Introduction to Linear Regression and Gradient Descent

Introduction to Regression

  • Regression in Machine Learning: Regression is a supervised learning technique specifically used to model the relationship between a dependent variable (often referred to as the target) and one or more independent variables (regarded as features or predictors).

  • Goal of Regression: The primary objective is to create a predictive model capable of making continuous predictions or estimates. This distinguishes regression from classification, which focuses on discrete categories or classes.

  • Function Fitting: In a regression problem, the aim is typically to find a function that best fits the provided data. This allows for the prediction of a numeric value for the dependent variable based on known values of independent variables.

  • Representation: This function is frequently represented as a linear equation. However, in more complex scenarios, the function can be nonlinear.

  • Output: Regression models are defined by their output, which is always numerical data (a number).

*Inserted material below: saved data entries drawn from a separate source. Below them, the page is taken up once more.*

This design comes from an exercise in tuning for small area, a short achievable clock period and few clock cycles per item on the open sky130 flow, not from production work.
Where RTL was checked, it was by simulation tests only, not by an equivalence proof against the original.
Function not checked in runs 3 and 4: the RTL went through the layout flow alone.

## flow/design.v (module list and top-level ports; edited modules follow where they fit)
// module srtc_useq: 25 lines
// module srtc_ramp: 127 lines
// module srtc_dpath: 156 lines
// module srtc_mul: 596 lines
// module srtc_mul_late: 696 lines
// module servo_ramp_trigger_controller_unit: 89 lines
module servo_ramp_trigger_controller_unit (
   input  wire         clock,
   input  wire         reset,
   input  wire         req_tvalid,
   output logic        req_tready,
   input  wire  [55:0] req_tdata,
   output logic        rsp_tvalid,
   input  wire         rsp_tready,
   output logic [31:0] rsp_tdata,
   input  wire         csr_valid,
   output logic        csr_ready,
   input  wire  [7:0]  csr_index,
   input  wire  [10:0] csr_data
);
  // ...
==> flow/run.sh <==
#!/bin/bash
# synth_recipe.tcl (not shown) runs the flow's synth.tcl, then flattens the netlist and writes it again
# the make line also repeats each setting of config.mk as NAME=value (left out here)
make -C /OpenROAD-flow-scripts/flow DESIGN_CONFIG=/design/flow/config.mk WORK_HOME=/design/flow/orfs CLKGATE_MAP_FILE= SYNTH_SCRIPT=/design/flow/synth_recipe.tcl finish
==> flow/config.mk <==
export PLATFORM = sky130hd
export DESIGN_NAME = servo_ramp_trigger_controller_unit
export DESIGN_NICKNAME = servo_ramp_trigger_controller_unit
export VERILOG_FILES = /design/flow/design.v
export SDC_FILE = /design/flow/constraint.sdc
export NUM_CORES = 4
export LEC_CHECK = 0
export CAP_MARGIN = 20
export CORE_MARGIN = 2
export CORE_UTILIZATION = 40
export SETUP_SLACK_MARGIN = 5
export SLEW_MARGIN = 20
==> flow/constraint.sdc <==
create_clock -name core_clock -period 9.5 [get_ports {clock}]
set_input_delay 1.9000 -clock core_clock [delete_from_list [all_inputs] [get_ports {clock}]]
set_output_delay 1.9000 -clock core_clock [all_outputs]
set_load 0.01 [all_outputs]
==> impl_summary.txt, run 1 <==
----------------------------------------------------
[Final layout]
  Filler Cell Count ... 6,669
  Clock-cell share ... 0.0244
  Share of final-layout standard cells stronger than drive strength 1 ... 0.214
  Area growth from synthesis to final layout ... 25.0%
  Largest area class, layout ... multi-input combinational cells
  Final core utilization ... 0.505

[Logic synthesis]
  Dominant combinational cell family by area after synthesis ... adder cells
  Fraction of the yosys area taken by sequential cells ... 0.198
  Asr flop ratio synth ... 0
  Count of yosys warnings during synthesis ... 4

[Critical path]
  Worst-case register-to-register setup slack ... 3.91 ns
  Highest cell delay on the worst timing path ... 0.53 ns
  Critical Path Start Type ... input port
  List of cells traversed by the critical path ... buf_12, clkinvlp_4, ha_4, nand2_2, nand3_2, o21ai_2, nand2_1, fa_1, fa_1, inv_1, ha_1, a21o_1, a21oi_2, o21ai_2, a21oi_2, nor2b_2, o21a_1, nor2_2, xnor2_1, ha_1, a21boi_2, a41o_1, o41ai_4, xnor2_1
  Maximum fanout encountered on the critical timing path ... 5

[Clocking]
  Number of H-tree branching levels ... 1
  Post-CTS clock slew at the launch and capture registers of the worst setup and hold paths ... 0.06 ns

[Detailed routing]
  Top sig layer ... met5
  Vias post-DR ... 26.0k
  # DRC ... 0
  WL met3 ... 6170 um

[Global route]
  Met2 track demand over resource ... 0.397
  Met1 global-route usage ... 0.309

[Job]
  Count of maximum capacitance violations ... 0

[Floorplan]
  Area of the core region ... 73,000 sq um

[STA]
  Final worst path period share ... 0.618

[Outcome]
  Status ... timing/DRC/antenna clean

----------------------------------------------------
Testbench counts, summed over its fixed seeds: cycles 8,096, items 8,000.
==> run 2, diff against run 1 <==
--- a/flow/config.mk
+++ b/flow/config.mk
@@ -12 +12,2 @@
 export SLEW_MARGIN = 20
+export SYNTH_HIERARCHICAL = 1
==> run 2 against run 1 <==
Still clean. Register-to-register slack improved by 0.34 ns. Count of clock-buffer cells in the layout decreased by 4. Routed wire length increased by 7.5%. Utilization grew 1.2 points. Cell area is 6.3% higher. Sequential share of layout area decreased by 0.93 points. Highest routed layer unchanged.
==> impl_summary.txt, run 2 <==
----------------------------------------------------
[Final layout]
  Leading cell types in the layout, fill and taps excluded ... sky130_fd_sc_hd__inv_1 (389), sky130_fd_sc_hd__buf_4 (261), sky130_fd_sc_hd__fa_1 (218)
  Filler Cell Count ... 6,715 (+0.69%)
  Share of final-layout standard cells stronger than drive strength 1 ... 0.260 (+0.0454)
  Diode count ... 0
  Regs by FF count ... u_dpath.op2_ff (27), u_dpath.p3_ff (27), u_dpath.rp2_ff (27)
  Area growth from synthesis to final layout ... 28.3%
  Most frequent standard cell in the layout excluding fill and tap cells ... sky130_fd_sc_hd__inv_1
  Number of nets in the final layout ... 4,327
  Final core utilization ... 0.517 (+0.0125)

[Clocking]
  Clock root buffer ... sky130_fd_sc_hd__clkbuf_16
  Number of H-tree branching levels ... 1 (unchanged)
  Post-CTS clock slew at the launch and capture registers of the worst setup and hold paths ... 0.08 ns (+0.02 ns)
  Bufs on Longest Clock Path ... 3
  Num CTS Buffers ... 27
  # clock sinks ... 210
  Clock latency of the later-clocked register in the worst-skew pair ... 0.58 ns
  TritonCTS clock tree ... yes

[Detailed routing]
  Routed via count divided by cell count ... 5.82
  Vias post-DR ... 27.7k (+6.2%)
  Final routed wire length divided by cell count ... 20.7 um
  DRC marker count from the first detailed-route iteration ... 2,409
  Final Routed Wirelength ... 98,100 um
  Routed Antenna Nets ... 0
  Pre-antenna DRT Iters ... 5
  # DRC ... 0 (unchanged)

[Floorplan]
  I/O pin cnt ... 115
  Die footprint ... 78,500 sq um
  Initial Util ... 0.403
  Vert. Die Dim ... 280 um
  Number of core rows ... 101
  Area of the core region ... 75,700 sq um (+3.8%)
  Die extent in x ... 280 um

[Job]
  Count of maximum capacitance violations ... 0 (unchanged)

[Global route]
  Initial antenna violation count ... 1
  Via count of the first global-routing pass ... 26.4k
  Largest net degree at the start of global routing ... 58
  Total global routing track utilization ... 0.237
  Global-route wire length before repair ... 149,000 um
  Remaining Overflow, GRT ... 0

[Logic synthesis]
  Post-synthesis instance area ... 30,500 sq um
  Count of yosys warnings during synthesis ... 10 (+6)
  Gate count of the mapped netlist ... 3,542
  Synth Area per Inst ... 8.62 sq um

[STA]
  Final Setup Violations ... 0
  Final count of pins violating max slew ... 0
  Tightest Pin Transition ... 1.14 ns
  Achievable clock frequency ... 187 MHz
  Setup repair after global routing missed its margin ... yes
  Setup Total Neg Slack ... 0 ns
  Final worst path period share ... 0.562 (-0.0564)
  Final critical-path required period ... 5.34 ns
  Worst-case clock skew ... 0.0197 ns
  Final Hold Vio Count ... 0
  Worst slew margin relative to its limit ... 0.240

[Outcome]
  Status ... timing/DRC/antenna clean

[Critical path]
  Worst endpoint required time ... 7.60 ns
  Critical Path Start Type ... flop
  Critical path start-end classification ... reg2out
  Worst Path Arrival ... 3.44 ns
  Kind of end point of the critical path ... primary output
  Maximum fanout encountered on the critical timing path ... 7 (+2)

[Placed design]
  Half-perimeter wire length of the detailed placement result ... 64,800 um
  Routability congestion estimate from global placement ... 0.907
  Number of input and output port buffers inserted ... 98

[Hold path]
  Class of the tightest hold or removal check ... reg2reg

----------------------------------------------------
## run 2: cell count changes in the layout (fill, tap and decap cells not counted), moves of 20 or more
cell	delta
sky130_fd_sc_hd__a22oi_1	+26
sky130_fd_sc_hd__a21o_1	-30
sky130_fd_sc_hd__xnor2_1	-34
sky130_fd_sc_hd__ha_4	+27
sky130_fd_sc_hd__ha_1	-31
sky130_fd_sc_hd__o21ai_0	+28
sky130_fd_sc_hd__buf_4	+59
sky130_fd_sc_hd__xor2_1	+21
sky130_fd_sc_hd__a21oi_1	-89
sky130_fd_sc_hd__o21ai_1	+33
sky130_fd_sc_hd__a221oi_1	-34
sky130_fd_sc_hd__inv_2	+20
sky130_fd_sc_hd__a221o_1	+28
## run 2: cell type report
cell class / instances / area, sq um / share of cell area
Multi-Input combinational cell: 2614 / 25000 / 0.638
Sequential cell: 210 / 5870 / 0.150
Timing Repair Buffer: 449 / 4390 / 0.112
Inverter: 445 / 1730 / 0.0443
Tap cell: 978 / 1220 / 0.0312
Clock buffer: 28 / 679 / 0.0174
Clock inverter: 22 / 236 / 0.00604
Timing Repair inverter: 4 / 33.8 / 0.000863
## run 2: worst paths after layout
path                      startpoint                end  slack [ns]  cells after the start
setup / recovery     u_dpath.neg3_ff      rsp_tdata[11]        4.16                     15
hold / removal             u_useq.v2   u_useq.rsp_valid        0.47                      2
setup reg to reg  u_dpath.rp2_ff[17]  u_dpath.p3_ff[25]        4.25                     24
hold reg to reg            u_useq.v2   u_useq.rsp_valid        0.47                      2
## run 2: what timing repair did
| action | in CTS | in global routing |
|---|---|---|
| cloned | 17 | 1 |
| hold buffers | 0 | 0 |
| resized for setup | 483 | 265 |
| hold endpoints to repair | 0 | 0 |
| pin swaps | 157 | 142 |
| setup buffers | 207 | 106 |
| endpoints found under the setup margin | 95 | 80 |
## run 2: metal layers
metal / vias to the layer above / GRT usage / share of wire
li1: 12900 / - / -
met1: 13600 / 0.310 / 0.42
met2: 1018 / 0.406 / 0.48
met3: 187 / 0.0411 / 0.068
met4: 2 / 0.0547 / 0.031
met5: - / 0 / 0.00013
## run 2: stage by stage
stage | hold WS [ns] | worst slack [ns] | instances | area [sq um]
final | 0.466 | 4.16 | 4750 | 39200
after CTS | 0.449 | 4.14 | 4643 | 37100
after detailed placement | 0.449 | 2.55 | 4369 | 32500
after global routing | 0.483 | 3.97 | 4750 | 39200
after global placement | 0.439 | 2.59 | 4369 | 32500
after floorplan | 0.400 | 3.84 | 3551 | 31500
## run 2: critical path, stage by stage, from the launching register on
cell and delay (ns):
sky130_fd_sc_hd__edfxtp_1 0.38, sky130_fd_sc_hd__buf_6 0.16, sky130_fd_sc_hd__xor2_2 0.14, sky130_fd_sc_hd__ha_2 0.21
sky130_fd_sc_hd__inv_2 0.04, sky130_fd_sc_hd__fa_2 0.36, sky130_fd_sc_hd__nand2b_4 0.18, sky130_fd_sc_hd__a21oi_4 0.20
sky130_fd_sc_hd__or4_4 0.16, sky130_fd_sc_hd__o311ai_4 0.10, sky130_fd_sc_hd__nor2_2 0.16, sky130_fd_sc_hd__nand4b_1 0.15
sky130_fd_sc_hd__buf_4 0.19, sky130_fd_sc_hd__nor4_4 0.14, sky130_fd_sc_hd__xnor2_1 0.14, sky130_fd_sc_hd__buf_2 0.16
==> module srtc_useq, before the edit <==
module srtc_useq (
   input  wire  clock,
   input  wire  reset,
   input  wire  req_valid,
   input  wire  rsp_ready,
   output logic adv,
   output logic in_fire,
   output logic v1,
   output logic v2,
   output logic rsp_valid
);
   assign adv     = !rsp_valid || rsp_ready;
   assign in_fire = req_valid && adv && !reset;
   always_ff @(posedge clock) begin
      if (reset) begin
         v1        <= 1'b0;
         v2        <= 1'b0;
         rsp_valid <= 1'b0;
      end else if (adv) begin
         v1        <= in_fire;
         v2        <= v1;
         rsp_valid <= v2;
      end
   end
endmodule
==> module srtc_ramp, before the edit <==
module srtc_ramp (
   input  wire                             clock,
   input  wire                             reset,
   input  wire                             en,
   input  wire                             bistable_mode,
   input  wire                             act,
   input  wire [srtc_pkg::DELTA_W-1:0]     delta,
   output logic [srtc_pkg::CODE_W-1:0]     state_code,
   output logic [srtc_pkg::POS_W-1:0]      phase
);
   logic [CODE_W-1:0]  state_ff;
   logic [CODE_W-1:0]  state_in;
   logic [POS_W-1:0]   phasor_ff;
   logic [POS_W-1:0]   phasor_in;
   logic               rising_ff;
   logic               rising_in;
   logic               dir;
   logic [POS_W:0]     sum;
   logic [POS_W-1:0]   adv_phase;
   logic               hit;
   always_comb begin
      dir = rising_ff;
      if (bistable_mode) begin
         if (state_ff == RAMP_CODE_ATOB && !act) begin
            dir = 1'b0;
         end else if (state_ff == RAMP_CODE_BTOA && act) begin
            dir = 1'b1;
         end
      end
   end
   assign sum = {1'b0, phasor_ff} + ({2'b00, delta} ^ {(POS_W+1){!dir}}) + {16'b0, !dir};
   always_comb begin
      hit = sum[POS_W];
      if (hit) begin
         adv_phase = {POS_W{dir}};
      end else begin
         adv_phase = sum[POS_W-1:0];
      end
   end
   always_comb begin
      state_in  = state_ff;
      phasor_in = phasor_ff;
      rising_in = rising_ff;
      if (bistable_mode) begin
         case (state_ff)
            RAMP_CODE_IDLE: begin
               if (act) begin
                  state_in  = RAMP_CODE_ATOB;
                  rising_in = 1'b1;
               end
            end
            RAMP_CODE_ATOB: begin
               if (!act) begin
                  state_in  = RAMP_CODE_BTOA;
                  rising_in = 1'b0;
               end
               phasor_in = adv_phase;
               if (hit) begin
                  state_in = RAMP_CODE_ATTOP;
               end
            end
            RAMP_CODE_ATTOP: begin
               if (!act) begin
                  state_in  = RAMP_CODE_BTOA;
                  rising_in = 1'b0;
               end
            end
            RAMP_CODE_BTOA: begin
               if (act) begin
                  state_in  = RAMP_CODE_ATOB;
                  rising_in = 1'b1;
               end
               phasor_in = adv_phase;
               if (hit) begin
                  state_in = RAMP_CODE_IDLE;
               end
            end
            default: state_in = RAMP_CODE_IDLE;
         endcase
      end else begin
         case (state_ff)
            RAMP_CODE_IDLE: begin
               if (act) begin
                  state_in  = RAMP_CODE_ATOB;
                  rising_in = 1'b1;
               end
            end
            RAMP_CODE_ATOB: begin
               phasor_in = adv_phase;
               if (hit) begin
                  state_in  = RAMP_CODE_BTOA;
                  rising_in = 1'b0;
               end
            end
            RAMP_CODE_ATTOP: begin
               state_in  = RAMP_CODE_BTOA;
               rising_in = 1'b0;
            end
            RAMP_CODE_BTOA: begin
               phasor_in = adv_phase;
               if (hit) begin
                  state_in = RAMP_CODE_WAIT;
               end
            end
            RAMP_CODE_WAIT: begin
               if (!act) begin
                  state_in = RAMP_CODE_IDLE;
               end
            end
            default: state_in = RAMP_CODE_IDLE;
         endcase
      end
   end
   always_ff @(posedge clock) begin
      if (reset) begin
         state_ff  <= RAMP_CODE_IDLE;
         phasor_ff <= '0;
         rising_ff <= 1'b1;
      end else if (en) begin
         state_ff  <= state_in;
         phasor_ff <= phasor_in;
         rising_ff <= rising_in;
      end
   end
   assign state_code = state_ff;
   assign phase      = phasor_ff;
endmodule
==> module srtc_dpath, before the edit <==
module srtc_dpath (
   input  wire                           clock,
   input  wire                           adv,
   input  wire                           trigger_active_low,
   input  wire [srtc_pkg::US_W-1:0]      min_pulse_us,
   input  wire [srtc_pkg::US_W-1:0]      pulse_span_us,
   input  wire [srtc_pkg::POS_W-1:0]     pos_a,
   input  wire [srtc_pkg::POS_W-1:0]     pos_b,
   input  wire [srtc_pkg::POS_W-1:0]     travel_time,
   input  wire                           trigger_pin,
   input  wire [srtc_pkg::CODE_W-1:0]    state_code,
   input  wire [srtc_pkg::POS_W-1:0]     phase,
   output logic                          act,
   output logic [srtc_pkg::DELTA_W-1:0]  delta,
   output logic [srtc_pkg::PULSE_W-1:0]  rsp_pulse_us,
   output logic [srtc_pkg::CODE_W-1:0]   rsp_ramp_state,
   output logic [srtc_pkg::POS_W-1:0]    rsp_phase
);
   logic [POS_W-1:0]   a1_ff;
   logic [POS_W-1:0]   dmag1_ff;
   logic               dneg1_ff;
   logic [DELTA_W-1:0] delta1_ff;
   logic               pin1_ff;
   logic [PROD_W-1:0]  rp2_ff;
   logic [PROD_W-1:0]  op2_ff;
   logic               neg2_ff;
   logic [PROD_W-1:0]  p3_ff;
   logic [PULSE_W-1:0] mo3_ff;
   logic               neg3_ff;
   logic [POS_W-1:0]   phase3_ff;
   logic [CODE_W-1:0]  state3_ff;
   logic [POS_W:0]     diff;
   logic [3:0]         seg;
   logic [3:0]         frac;
   logic [DELTA_W-1:0] base;
   logic [9:0]         slope;
   logic               rng_carry;
   logic               off_carry;
   logic               res_carry;
   logic [PULSE_W-1:0] sum0;
   logic [PULSE_W-1:0] sum1;
   logic [PROD_W-1:0]  rng_prod;
   logic [PROD_W-1:0]  off_prod;
   logic [US_W-1:0]    rq;
   logic [US_W-1:0]    oq;
   logic [PROD_W-1:0]  res_prod;
   logic [US_W-1:0]    pq;
   logic [PULSE_W-1:0] res_q;
   logic               res_cin;
   function automatic logic [srtc_pkg::DELTA_W-1:0] step_base(input logic [3:0] idx);
      case (idx)
         4'd0:  step_base = 15'd131;
         4'd1:  step_base = 15'd164;
         4'd2:  step_base = 15'd218;
         4'd3:  step_base = 15'd262;
         4'd4:  step_base = 15'd328;
         4'd5:  step_base = 15'd437;
         4'd6:  step_base = 15'd524;
         4'd7:  step_base = 15'd655;
         4'd8:  step_base = 15'd749;
         4'd9:  step_base = 15'd874;
         4'd10: step_base = 15'd1049;
         4'd11: step_base = 15'd1311;
         4'd12: step_base = 15'd1748;
         4'd13: step_base = 15'd2621;
         4'd14: step_base = 15'd5243;
         default: step_base = 15'd13107;
      endcase
   endfunction
   function automatic logic [9:0] step_slope(input logic [3:0] idx);
      case (idx)
         4'd0:  step_slope = 10'd2;
         4'd1:  step_slope = 10'd3;
         4'd2:  step_slope = 10'd2;
         4'd3:  step_slope = 10'd4;
         4'd4:  step_slope = 10'd6;
         4'd5:  step_slope = 10'd5;
         4'd6:  step_slope = 10'd8;
         4'd7:  step_slope = 10'd5;
         4'd8:  step_slope = 10'd7;
         4'd9:  step_slope = 10'd10;
         4'd10: step_slope = 10'd16;
         4'd11: step_slope = 10'd27;
         4'd12: step_slope = 10'd54;
         4'd13: step_slope = 10'd163;
         4'd14: step_slope = 10'd491;
         default: step_slope = 10'd819;
      endcase
   endfunction
   function automatic logic div_carry(input logic [srtc_pkg::PROD_W-1:0] x);
      div_carry = (&x[15:11]) & (x[10:0] >= ~x[26:16]);
   endfunction
   assign diff  = {1'b0, pos_b} - {1'b0, pos_a};
   assign seg   = travel_time[15:12];
   assign frac  = travel_time[11:8];
   assign base  = step_base(seg);
   assign slope = step_slope(seg);
   always_ff @(posedge clock) begin
      if (adv) begin
         a1_ff    <= pos_a;
         dmag1_ff <= diff[POS_W] ? (pos_a - pos_b) : diff[POS_W-1:0];
         dneg1_ff <= diff[POS_W];
         delta1_ff <= base + DELTA_W'(slope * frac);
         pin1_ff  <= trigger_pin;
      end
   end
   assign act   = pin1_ff ^ trigger_active_low;
   assign delta = delta1_ff;
   srtc_mul u_mul_rng (
      .x  (dmag1_ff),
      .y  (pulse_span_us),
      .yc (1'b0),
      .p  (rng_prod)
   );
   srtc_mul u_mul_off (
      .x  (a1_ff),
      .y  (pulse_span_us),
      .yc (1'b0),
      .p  (off_prod)
   );
   always_ff @(posedge clock) begin
      if (adv) begin
         rp2_ff  <= rng_prod;
         op2_ff  <= off_prod;
         neg2_ff <= dneg1_ff;
      end
   end
   assign rq        = rp2_ff[PROD_W-1:POS_W];
   assign rng_carry = div_carry(rp2_ff);
   assign oq        = op2_ff[PROD_W-1:POS_W];
   assign off_carry = div_carry(op2_ff);
   srtc_mul_late u_mul_res (
      .x  (phase),
      .y  (rq),
      .yc (rng_carry),
      .p  (res_prod)
   );
   always_ff @(posedge clock) begin
      if (adv) begin
         p3_ff     <= res_prod;
         mo3_ff    <= {1'b0, min_pulse_us} + {1'b0, oq} + {11'b0, off_carry};
         neg3_ff   <= neg2_ff;
         phase3_ff <= phase;
         state3_ff <= state_code;
      end
   end
   assign pq        = p3_ff[PROD_W-1:POS_W];
   assign res_carry = div_carry(p3_ff);
   assign res_q     = {1'b0, pq} ^ {PULSE_W{neg3_ff}};
   assign res_cin   = res_carry ^ neg3_ff;
   assign sum0      = mo3_ff + res_q;
   assign sum1      = mo3_ff + res_q + 12'd1;
   assign rsp_pulse_us   = res_cin ? sum1 : sum0;
   assign rsp_ramp_state = state3_ff;
   assign rsp_phase      = phase3_ff;
endmodule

A Simple Practice Example: Predicting House Prices

  • Problem Description: Imagine a dataset containing information about various houses, including features such as the number of bedrooms, square footage, neighborhood, and other factors.

  • Objective: Build a regression model that predicts the selling price of a house based on these specific features.

  • Variables in the Example:

    • Dependent Variable (Target): The selling price of the house (a continuous numeric value).

    • Independent Variables (Features): Number of bedrooms, square footage, location, etc.

  • Learning Process: Using a regression algorithm like linear regression, the model learns the relationships between the features and house prices from training data to make predictions on new, unseen houses.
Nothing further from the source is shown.